Required work:
Copy, from the entries below, each line where the word "output" can be found.

Supplied records:
------------------------

## src/rtl/null_src_sink_gen_core.sv

```systemverilog
// Pattern-generating AXI-Stream source and checking sink with line, packet and error statistics.
// The source runs bounded or unbounded bursts and always ends a run on a full packet carrying EOB.
module null_src_sink_gen_core #(
    parameter int ITEM_W = 32,
    parameter int NIPC   = 2,
    parameter int LPP_W  = 16,
    parameter int GAP_W  = 8,
    parameter int CNT_W  = 32
) (
    input  logic                   clk,
    input  logic                   rst_n,
    input  logic                   src_en,
    input  logic [1:0]             src_mode,
    input  logic [ITEM_W-1:0]      src_const,
    input  logic [LPP_W-1:0]       src_lpp_m1,
    input  logic [GAP_W-1:0]       src_gap,
    input  logic [CNT_W-1:0]       src_num_pkts,
    input  logic                   chk_en,
    input  logic                   clear,
    output logic [ITEM_W*NIPC-1:0] m_tdata,
    output logic                   m_tlast,
    output logic                   m_teob,
    output logic                   m_tvalid,
    input  logic                   m_tready,
    input  logic [ITEM_W*NIPC-1:0] s_tdata,
    input  logic                   s_tlast,
    input  logic                   s_tvalid,
    output logic                   s_tready,
    output logic                   src_busy,
    output logic [CNT_W-1:0]       src_line_cnt,
    output logic [CNT_W-1:0]       src_pkt_cnt,
    output logic [CNT_W-1:0]       snk_line_cnt,
    output logic [CNT_W-1:0]       snk_pkt_cnt,
    output logic [CNT_W-1:0]       snk_err_cnt
);
    localparam int          LINE_W    = ITEM_W * NIPC;
    localparam int          HALF_W    = ITEM_W / 2;
    localparam logic [31:0] LFSR_SEED = 32'hFFFF_FFFF;
    localparam logic [31:0] LFSR_MASK = 32'h8020_0003;

    typedef enum logic [1:0] {IDLE, RUN, GAP} state_t;

    function automatic logic [31:0] lfsr_step(input logic [31:0] l);
        return {1'b0, l[31:1]} ^ (l[0] ? LFSR_MASK : 32'h0);
    endfunction

    function automatic logic [LINE_W-1:0] pattern(input logic [1:0] mode, input logic [HALF_W-1:0] idx,
                                                  input logic [31:0] lfsr, input logic [ITEM_W-1:0] cnst);
        logic [ITEM_W-1:0] item;
        case (mode)
            2'd1:    item = lfsr[ITEM_W-1:0];
            2'd2:    item = cnst;
            default: item = {~idx, idx};
        endcase
        return {NIPC{item}};
    endfunction

    function automatic logic [CNT_W-1:0] sat_inc(input logic [CNT_W-1:0] c);
        return (&c) ? c : c + CNT_W'(1);
    endfunction

    state_t              state;
    logic [1:0]          cfg_mode;
    logic [ITEM_W-1:0]   cfg_const;
    logic [LPP_W-1:0]    cfg_lpp_m1;
    logic [GAP_W-1:0]    cfg_gap;
    logic [CNT_W-1:0]    cfg_num_pkts;
    logic [HALF_W-1:0]   src_idx;
    logic [31:0]         src_lfsr;
    logic [LPP_W-1:0]    line_idx;
    logic [CNT_W-1:0]    pkt_idx;
    logic [GAP_W-1:0]    gap_cnt;
    logic                stop_pend;
    logic                abort_pend;
    logic [HALF_W-1:0]   snk_idx;
    logic [31:0]         snk_lfsr;
    logic [LINE_W-1:0]   snk_exp;
    logic                beat_acc;
    logic                snk_acc;

    logic [1:0]          ld_mode;
    logic [ITEM_W-1:0]   ld_const;
    logic [LPP_W-1:0]    ld_lpp;
    logic [CNT_W-1:0]    ld_num;
    logic [HALF_W-1:0]   ld_idx;
    logic [31:0]         ld_lfsr;
    logic [LPP_W-1:0]    ld_line;
    logic [CNT_W-1:0]    ld_pkt;
    logic                ld_last;
    logic                ld_eob;
    logic                stop_now;
    logic [LINE_W-1:0]   ld_data;

    assign beat_acc = m_tvalid & m_tready;
    assign snk_acc  = s_tvalid & s_tready;
    assign src_busy = (state != IDLE);
    assign snk_exp  = pattern(src_mode, snk_idx, snk_lfsr, src_const);

    // Next line to present: live config out of IDLE, sampled config afterwards; advanced state on acceptance.
    always_comb begin
        ld_mode  = cfg_mode;
        ld_const = cfg_const;
        ld_lpp   = cfg_lpp_m1;
        ld_num   = cfg_num_pkts;
        ld_idx   = src_idx;
        ld_lfsr  = src_lfsr;
        ld_line  = line_idx;
        ld_pkt   = pkt_idx;
        stop_now = 1'b0;
        if (state == IDLE) begin
            ld_mode  = src_mode;
            ld_const = src_const;
            ld_lpp   = src_lpp_m1;
            ld_num   = src_num_pkts;
        end else begin
            stop_now = stop_pend | ~src_en;
        end
        if (state == RUN && beat_acc) begin
            ld_idx  = src_idx + HALF_W'(1);
            ld_lfsr = lfsr_step(src_lfsr);
            ld_line = m_tlast ? '0 : line_idx + LPP_W'(1);
            ld_pkt  = m_tlast ? pkt_idx + CNT_W'(1) : pkt_idx;
        end
        ld_last = (ld_line == ld_lpp);
        ld_eob  = ld_last & (stop_now | ((ld_num != '0) && (ld_pkt == ld_num - CNT_W'(1))));
        ld_data = pattern(ld_mode, ld_idx, ld_lfsr, ld_const);
    end

    always_ff @(posedge clk) begin
        if (state == IDLE && src_en && !clear) begin
            cfg_mode     <= src_mode;
            cfg_const    <= src_const;
            cfg_lpp_m1   <= src_lpp_m1;
            cfg_gap      <= src_gap;
            cfg_num_pkts <= src_num_pkts;
        end
    end

    always_ff @(posedge clk or negedge rst_n) begin
        if (!rst_n) begin
            state      <= IDLE;
            src_idx    <= '0;
            src_lfsr   <= LFSR_SEED;
            line_idx   <= '0;
            pkt_idx    <= '0;
            gap_cnt    <= '0;
            stop_pend  <= 1'b0;
            abort_pend <= 1'b0;
            m_tvalid   <= 1'b0;
            m_tdata    <= '0;
            m_tlast    <= 1'b0;
            m_teob     <= 1'b0;
        end else begin
            case (state)
                IDLE: begin
                    stop_pend  <= 1'b0;
                    abort_pend <= 1'b0;
                    if (src_en && !clear) begin
                        state    <= RUN;
                        m_tvalid <= 1'b1;
                        m_tdata  <= ld_data;
                        m_tlast  <= ld_last;
                        m_teob   <= ld_eob;
                    end
                end
                RUN: begin
                    if (!src_en) stop_pend <= 1'b1;
                    if (clear) abort_pend <= 1'b1;
                    if (beat_acc) begin
                        // An aborted run must not consume a pattern step after the clear.
                        if (!abort_pend) begin
                            src_idx  <= ld_idx;
                            src_lfsr <= ld_lfsr;
                        end
                        line_idx <= ld_line;
                        pkt_idx  <= ld_pkt;
                        if (clear || abort_pend || m_teob) begin
                            state      <= IDLE;
                            m_tvalid   <= 1'b0;
                            m_tlast    <= 1'b0;
                            m_teob     <= 1'b0;
                            stop_pend  <= 1'b0;
                            abort_pend <= 1'b0;
                            line_idx   <= '0;
                            pkt_idx    <= '0;
                        end else if (cfg_gap != '0) begin
                            state    <= GAP;
                            gap_cnt  <= cfg_gap;
                            m_tvalid <= 1'b0;
                            m_tlast  <= 1'b0;
                            m_teob   <= 1'b0;
                        end else begin
                            m_tvalid <= 1'b1;
                            m_tdata  <= ld_data;
                            m_tlast  <= ld_last;
                            m_teob   <= ld_eob;
                        end
                    end
                end
                GAP: begin
                    if (!src_en) stop_pend <= 1'b1;
                    if (clear) begin
                        state      <= IDLE;
                        stop_pend  <= 1'b0;
                        abort_pend <= 1'b0;
                    end else if (gap_cnt == GAP_W'(1)) begin
                        state    <= RUN;
                        m_tvalid <= 1'b1;
                        m_tdata  <= ld_data;
                        m_tlast  <= ld_last;
                        m_teob   <= ld_eob;
                    end else begin
                        gap_cnt <= gap_cnt - GAP_W'(1);
                    end
                end
                default: state <= IDLE;
            endcase
            if (clear) begin
                src_idx  <= '0;
                src_lfsr <= LFSR_SEED;
                line_idx <= '0;
                pkt_idx  <= '0;
            end
        end
    end

    // Statistics and the sink-side expected-pattern generator; clear outranks any increment.
    always_ff @(posedge clk or negedge rst_n) begin
        if (!rst_n) begin
            s_tready     <= 1'b0;
            src_line_cnt <= '0;
            src_pkt_cnt  <= '0;
            snk_line_cnt <= '0;
            snk_pkt_cnt  <= '0;
            snk_err_cnt  <= '0;
            snk_idx      <= '0;
            snk_lfsr     <= LFSR_SEED;
        end else begin
            s_tready <= 1'b1;
            if (clear) begin
                src_line_cnt <= '0;
                src_pkt_cnt  <= '0;
                snk_line_cnt <= '0;
                snk_pkt_cnt  <= '0;
                snk_err_cnt  <= '0;
                snk_idx      <= '0;
                snk_lfsr     <= LFSR_SEED;
            end else begin
                if (beat_acc) src_line_cnt <= sat_inc(src_line_cnt);
                if (beat_acc && m_tlast) src_pkt_cnt <= sat_inc(src_pkt_cnt);
                if (snk_acc) begin
                    snk_line_cnt <= sat_inc(snk_line_cnt);
                    snk_idx      <= snk_idx + HALF_W'(1);
                    snk_lfsr     <= lfsr_step(snk_lfsr);
                    if (s_tlast) snk_pkt_cnt <= sat_inc(snk_pkt_cnt);
                    if (chk_en && (s_tdata != snk_exp)) snk_err_cnt <= sat_inc(snk_err_cnt);
                end
            end
        end
    end

endmodule

```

------------------------

Response to this exercise:
    output logic [ITEM_W*NIPC-1:0] m_tdata,
    output logic                   m_tlast,
    output logic                   m_teob,
    output logic                   m_tvalid,
    output logic                   s_tready,
    output logic                   src_busy,
    output logic [CNT_W-1:0]       src_line_cnt,
    output logic [CNT_W-1:0]       src_pkt_cnt,
    output logic [CNT_W-1:0]       snk_line_cnt,
    output logic [CNT_W-1:0]       snk_pkt_cnt,
    output logic [CNT_W-1:0]       snk_err_cnt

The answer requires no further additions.